Shawnigan District
Shawnigan is an anglicization of the Hul’qumi’num name for the area, “Shaanii’us”.1 The Hul’qumi’num used the area for cedar harvesting and salal gathering, as well
as hunting and spiritual bathing.2
The Shawnigan District was mapped as part of
Pemberton’s surveys of the southern
Vancouver Island during the 1850s, which can be seen on this map and another, both from 1859.

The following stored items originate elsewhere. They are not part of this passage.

$ cat config.mk
export PLATFORM = sky130hd
export DESIGN_NAME = tryx_ctrl
export DESIGN_NICKNAME = d
export VERILOG_FILES = /design/src/logic/tryx_pkg.sv /design/src/logic/periph_bus_pkg.sv /design/src/logic/tryx_ctrl.sv
export SDC_FILE = /design/constraint.sdc
export NUM_CORES = 1
export LEC_CHECK = 0
export ABC_AREA = 1
export BUFFER_PORTS_ARGS = -buffer_cell sky130_fd_sc_hd__buf_2
export CORE_AREA = 2 2 195 197
export CTS_BUF_LIST = sky130_fd_sc_hd__clkbuf_8 sky130_fd_sc_hd__clkbuf_16
export CTS_CLUSTER_SIZE = 8
export DETAILED_ROUTE_END_ITERATION = 12
export DIE_AREA = 0 0 197 199
export PLACE_DENSITY = 0.48
export SLEW_MARGIN = 25
export SYNTH_ARGS = -nofsm -noshare
export SYNTH_HDL_FRONTEND = slang
export SYNTH_SLANG_ARGS = --single-unit
export TNS_END_PERCENT = 50
$ cat constraint.sdc
create_clock -name clk_i -period 1.9 [get_ports clk_i]
set_clock_uncertainty 0.05 [all_clocks]
set_input_delay 0.285 -clock clk_i [delete_from_list [all_inputs] [get_ports clk_i]]
set_output_delay 0.285 -clock clk_i [all_outputs]
set_load 0.02 [all_outputs]
$ cat src/logic/tryx_pkg.sv
// Tryx cluster constants
// Register map, tag width and memory windows
`default_nettype none

package tryx_pkg;

  // Cluster size
  localparam int unsigned NB_CORES = 2;
  // Width of a core index, at least one bit
  localparam int unsigned CORE_IDX_W = (NB_CORES > 1) ? $clog2(NB_CORES) : 1;

  // AXI user tag carried with every external access
  localparam int unsigned AXI_USER_WIDTH = 4;

  // Per-core register addresses on the peripheral bus
  localparam logic [31:0] TRYX_ADDREXT_ADDR = 32'h1020_0BF8;
  localparam logic [31:0] TRYX_USER_ADDR    = 32'h1020_0BFC;

  // Values sent along with the next external access
  typedef struct packed {
    logic [31:0]               addrext;
    logic [AXI_USER_WIDTH-1:0] user;
  } tryx_req_t;

  // Memory model depth in 32-bit words
  localparam int unsigned MEM_WORDS = 256;
  localparam int unsigned MEM_AW    = $clog2(MEM_WORDS);

  // Upper address word of the tag-protected window
  // Window 0 is the normal window, all others decode to an error
  localparam logic [31:0] EXT_PROT_WINDOW = 32'd1;

endpackage

`default_nettype wire
$ cat src/logic/periph_bus_pkg.sv
// Peripheral bus and external transaction types
`default_nettype none

package periph_bus_pkg;

  // Response code, decerr bit above slverr bit
  typedef enum logic [1:0] {
    OKAY   = 2'b00,
    SLVERR = 2'b01,
    DECERR = 2'b10
  } xresp_e;

  // One core request, held until gnt
  typedef struct packed {
    logic        req;
    logic        wen;   // Low for a write
    logic [31:0] add;
    logic [3:0]  be;
    logic [31:0] wdata;
  } periph_req_t;

  // Response toward one core
  typedef struct packed {
    logic        gnt;
    logic        r_valid;
    logic        r_opc;  // Set on an error response
    logic [31:0] r_rdata;
  } periph_rsp_t;

  // Single transaction toward the memory
  typedef struct packed {
    logic                                valid;
    logic                                write;
    logic [63:0]                         addr;   // Extension word above the core address
    logic [31:0]                         wdata;
    logic [3:0]                          be;
    logic [tryx_pkg::AXI_USER_WIDTH-1:0] user;
  } ext_req_t;

  // Memory answer, one cycle after the request
  typedef struct packed {
    logic        valid;
    logic [31:0] rdata;
    xresp_e      resp;
  } ext_rsp_t;

endpackage

`default_nettype wire

$ cat src/logic/tryx_ctrl.sv
// Tryx register control
// Per-core address extension and user tag
`timescale 1ns/1ps
`default_nettype none

module tryx_ctrl (
  input  logic                                                clk_i,
  input  logic                                                rst_ni,
  input  periph_bus_pkg::periph_req_t [tryx_pkg::NB_CORES-1:0] core_req_i,
  output periph_bus_pkg::periph_rsp_t [tryx_pkg::NB_CORES-1:0] core_rsp_o,
  output periph_bus_pkg::periph_req_t [tryx_pkg::NB_CORES-1:0] fwd_req_o,
  input  periph_bus_pkg::periph_rsp_t [tryx_pkg::NB_CORES-1:0] fwd_rsp_i,
  output tryx_pkg::tryx_req_t         [tryx_pkg::NB_CORES-1:0] tryx_req_o,
  input  periph_bus_pkg::xresp_e      [tryx_pkg::NB_CORES-1:0] xresp_i,
  input  logic                        [tryx_pkg::NB_CORES-1:0] xresp_valid_i
);

  for (genvar i = 0; i < tryx_pkg::NB_CORES; i++) begin : gen_core
    tryx_pkg::tryx_req_t    tryx_d, tryx_q;
    periph_bus_pkg::xresp_e err_d, err_q;
    logic                   is_reg;
    logic                   rd_en_d, rd_en_q;
    logic                   wr_en_d, wr_en_q;
    logic                   wait_d, wait_q;
    logic [31:0]            status;

    // Hit on either register address
    assign is_reg = (core_req_i[i].add == tryx_pkg::TRYX_ADDREXT_ADDR) ||
                    (core_req_i[i].add == tryx_pkg::TRYX_USER_ADDR);

    // Tag on top, error code at the bottom
    assign status = {tryx_q.user, {(32-tryx_pkg::AXI_USER_WIDTH-2){1'b0}}, err_q};

    assign tryx_req_o[i] = tryx_q;

    // Request path
    always_comb begin
      // Payload always passes, only req is held back for local hits
      fwd_req_o[i]     = core_req_i[i];
      fwd_req_o[i].req = core_req_i[i].req && !is_reg;
      rd_en_d          = 1'b0;
      wr_en_d          = 1'b0;
      if (core_req_i[i].req && is_reg) begin
        if (!core_req_i[i].wen) begin
          wr_en_d = 1'b1;
        end else if (!rd_en_q) begin
          // Second read while one is still responding is dropped
          rd_en_d = 1'b1;
        end
      end
    end

    // Response path
    always_comb begin
      // Local hits are granted at once
      core_rsp_o[i].gnt = is_reg ? core_req_i[i].req : fwd_rsp_i[i].gnt;
      if (rd_en_q || wr_en_q) begin
        core_rsp_o[i].r_valid = 1'b1;
        core_rsp_o[i].r_opc   = 1'b0;
        core_rsp_o[i].r_rdata = status;
      end else begin
        core_rsp_o[i].r_valid = fwd_rsp_i[i].r_valid;
        core_rsp_o[i].r_opc   = fwd_rsp_i[i].r_opc;
        core_rsp_o[i].r_rdata = fwd_rsp_i[i].r_rdata;
      end
    end

    // Error code of the last external response
    always_comb begin
      err_d = err_q;
      if (xresp_valid_i[i]) begin
        err_d = xresp_i[i];
      end else if (rd_en_q) begin
        // Cleared once the status has been returned
        err_d = periph_bus_pkg::OKAY;
      end
    end

    // Outstanding external access
    always_comb begin
      wait_d = wait_q;
      if (fwd_req_o[i].req && fwd_rsp_i[i].gnt) begin
        wait_d = 1'b1;
      end else if (wait_q && fwd_rsp_i[i].r_valid) begin
        wait_d = 1'b0;
      end
    end

    // Register writes, self clear after the external access completes
    always_comb begin
      tryx_d = tryx_q;
      if (wr_en_d) begin
        if (core_req_i[i].add == tryx_pkg::TRYX_USER_ADDR) begin
          tryx_d.user = core_req_i[i].wdata[31 -: tryx_pkg::AXI_USER_WIDTH];
        end else begin
          tryx_d.addrext = core_req_i[i].wdata;
        end
      end else if (wait_q && !wait_d) begin
        tryx_d = '0;
      end
    end

    always_ff @(posedge clk_i or negedge rst_ni) begin
      if (!rst_ni) begin
        tryx_q  <= '0;
        err_q   <= periph_bus_pkg::OKAY;
        rd_en_q <= 1'b0;
        wr_en_q <= 1'b0;
        wait_q  <= 1'b0;
      end else begin
        tryx_q  <= tryx_d;
        err_q   <= err_d;
        rd_en_q <= rd_en_d;
        wr_en_q <= wr_en_d;
        wait_q  <= wait_d;
      end
    end
  end

endmodule

`default_nettype wire

==> impl_metrics.tcl <==
set metrics [dict create \
    status "complete, no violations" \
    die_h_um 199 \
    power_leakage_nw 5.244 \
    cts_root_buf "clkbuf_16" \
    r2r-start "gen_core[0].wait_q$_DFF_PN0_" \
    ys_seq_area_share_pct 34.66 \
    timing.rr.end "tryx_req_o[18]$_DFFE_PN0P_" \
    required_ps 1560 \
    cts.sinks 82 \
    gp_congestion 0.8403 \
    startpoint_type "flip-flop" \
    drtIter0Drc 242 \
    worstPathCellList "nor2_4, inv_1, buf_12, nor2_1, buf_2" \
    gr-usage-met2_pct 24.68 \
    critPathSlowestCell "dfrtp_2" \
    hold_slack_ps 94.68 \
    drt_wl_total_mm 26.16 \
    fin_crit_sh_pct 95.46 \
    rrSetupSlack_ps 710 \
    crit_path_end_kind "output pin" \
    maxCapViolations 0 \
    cts_tree "built" \
    synth_nets 1090 \
    worstPathMaxFanout 31 \
    gr-usage-met3_pct 2.238 \
    finalSetupTns_ps 0 \
    cp.arrival_ps 1480 \
    cts_buffers 9 \
    rows 71 \
    viasPerCell 3.889 \
    dieArea_mm2 0.03920 \
    fmax_mhz 551.4 \
    ys_types 20 \
    critical_path_class "reg2out" \
    finalSetupViolations 0 \
    gr-usage-all-layers_pct 12.66 \
    hp-start "xresp_i[1]" \
    yosys_warnings 0 \
    period_needed_ps 1814 \
    die_x_um 197 \
    place_hpwl_mm 21.73 \
    ys_ff_latch 82 \
    peakVddDrop_v 0.0003259 \
    hold-path-endpoint "gen_core[0].err_q[1]$_DFFE_PN0P_" \
    nNetsFinal 1441 \
    drive_above_1_share_pct 44.79 \
    num_io_pins 500 \
    fin_util_pct 22.50 \
    antenna_left 0 \
    synth_xor_xnor_area_share_pct 0 \
    synth_mux_area_share_pct 0 \
    io_buffer_count 483 \
    grt.met1_usage_pct 13.34 \
    r2r_cells 7 \
    tightest_slew_ps 403.1 \
    grt_pass1_wl_mm 36.55 \
    clock_latency_ps 350 \
    hold_class "in2reg" \
    synth_fa_ha_area_share_pct 0 \
    synth-compound-area-share_pct 0.7609 \
    antenna_found_initial 4 \
    synth.avg_cell_area_um2 6.788 \
    clk_path_buf_depth 2 \
    wl_per_cell_um 15.36 \
    clk_pin_slew_ps 70 \
    grt_setup_unrepaired "false" \
    grt_pass1_vias 6223 \
    power.density_mw_per_mm2 570.8 \
    core_mm2 0.03713 \
    max_stage_delay_ps 440 \
    drv_slew 0 \
    vias 6623 \
    grt_max_degree 46 \
    hold_viol_final 0 \
    htreeDepth 3 \
    route.detailed.drc 0 \
    dr.pass1.iters 5 \
    max_slew_margin_pct 73.13 \
    grt.overflow.total 0 \
    whs_path_depth 3 \
    syn_inst 872 \
    synthSimpleGateAreaFrac_pct 36.59 \
    synth.cell_area_mm2 0.005919 \
    synth_top_family_by_area "simple AND/OR/NAND/NOR gates" \
    area_growth_pct 41.15 \
    initial_core_util_pct 15.94 \
    busiest_layer "met2" \
]
worst max-delay path, delay by kind of cell (launching register included):
kind,cells,cell delay (ps)
buffers and inverters,3,420
flip-flops,1,440
AND/OR/NAND/NOR,2,250
stage by stage:
stage | worst slack (ps) | instance area, um2 | instances | power (mW)
floorplan | 225.5 | 5919 | 872 | 2.537
global placement | 93.77 | 8001 | 1684 | 2.952
detailed placement | 72.77 | 8001 | 1684 | 2.952
CTS | 16.58 | 8334 | 1702 | 4.897
global route | 7.196 | 8356 | 1703 | 5.036
finish | 86.33 | 8356 | 1703 | 4.769
state kept, by name, indices dropped and copies added, names as in the netlist:
signal,cells
tryx_req_o,72
gen_core.err_q,4
gen_core.rd_en_q,2
gen_core.wait_q,2
gen_core.wr_en_q,2
how the worst max path moves through the flow:
stage                                  startpoint                    endpoint  slack (ps)  cells after the start
floorplan           gen_core[0].rd_en_q$_DFF_PN0_              core_rsp_o[11]         230                      4
global placement                   core_req_i[51]   tryx_req_o[2]$_DFFE_PN0P_          90                     13
detailed placement                core_req_i[107]  tryx_req_o[55]$_DFFE_PN0P_          70                     13
CTS                 gen_core[0].rd_en_q$_DFF_PN0_              core_rsp_o[31]          20                      6
global route        gen_core[0].rd_en_q$_DFF_PN0_              core_rsp_o[18]           7                      5
finish              gen_core[1].rd_en_q$_DFF_PN0_              core_rsp_o[45]          90                      5
routing by layer:
metal  vias up  routed length [um]
met3        44                1762
met2       361               13950
met4         2                 809
met1      2962                9624
met5         -                  13
li1       3254                   -
power breakdown:
part	total, mW	switching (mW)	internal [mW]
logic	1.15	0.741	0.409
registers	1.76	0.00380	1.75
clock network	1.86	0.920	0.941
total	4.77	1.67	3.10
synth_stat cells:
library cell / instances / share of area [%]
nor3_1: 2 / 0.17
nor2_2: 7 / 0.74
a21oi_1: 1 / 0.084
nor2_8: 1 / 0.34
nor2_1: 133 / 8.4
buf_4: 142 / 18
nand2_2: 2 / 0.21
o21ai_0: 8 / 0.68
nand2_4: 3 / 0.57
nand2_1: 179 / 11
inv_1: 111 / 7.0
or2_2: 2 / 0.21
buf_6: 6 / 1.1
nand3b_1: 4 / 0.51
dfrtp_1: 82 / 35
nand3_1: 155 / 13
clkbuf_1: 10 / 0.63
buf_2: 10 / 0.85
nand4_1: 9 / 0.95
inv_2: 5 / 0.32
cells in the final DEF (no fill, tap or decap), types with 5 or more instances in the layout:
master	n
nor2_2	9
inv_1	111
o21ai_0	8
clkbuf_16	9
buf_4	18
nand2_1	178
nand4_1	9
nand3_1	154
buf_2	480
nor2_1	130
inv_2	5
dfrtp_1	80
buf_12	9
cell type report:
type / instances / area (um2)
multi-input combinational: 506 / 2231
clock inverter: 7 / 86.33
timing repair buffer: 508 / 2728
clock buffer: 9 / 225.2
fill: 4256 / 28780
inverter: 116 / 435.4
sequential: 82 / 2054
tap: 474 / 593.1
antenna: 1 / 2.502
cells by family after synthesis:
family / count (synthesis)
and+or+nand+nor: 497
AOI/OAI and AO/OA: 9
buffers and inverters: 284
DFF: 82
timing repair:
item	4_1_cts	5_1_grt
endpoints found under the hold margin	41	0
setup buffers	1	0
gates resized for setup	2	7
endpoints found under the setup margin	33	32
hold buffers	1	0
(Power assumes the default switching activity.)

In 1862, the amount of arable land around
Victoria was becoming scarce, so
Douglas took prospective farmers upcoast to
Cowichan Bay aboard the
Hecate to give them the opportunity to stake land in the
Somenos, Shawnigan and
Quamichan districts.
3 According to the
British Colonist, in compensation for the land, the government gave the Indigenous people two blankets
per person for the land that they surrendered.
4
- 1. Ryan Evans, Julia Gardner, and Brian Thom, Shxunutun's Tu Suleluxwtst: In the footsteps of our Ancestors, Hul’qumi’num Treaty Group.
- 2. Ibid.
- 3. G. P. V. Akrigg and H. B. Akrigg, British Columbia Chronicle, 1847-1871 (Victoria: Discovery Press, 1977), 255.
- 4. The Cowichan Expedition, British Colonist, August 22, 1862.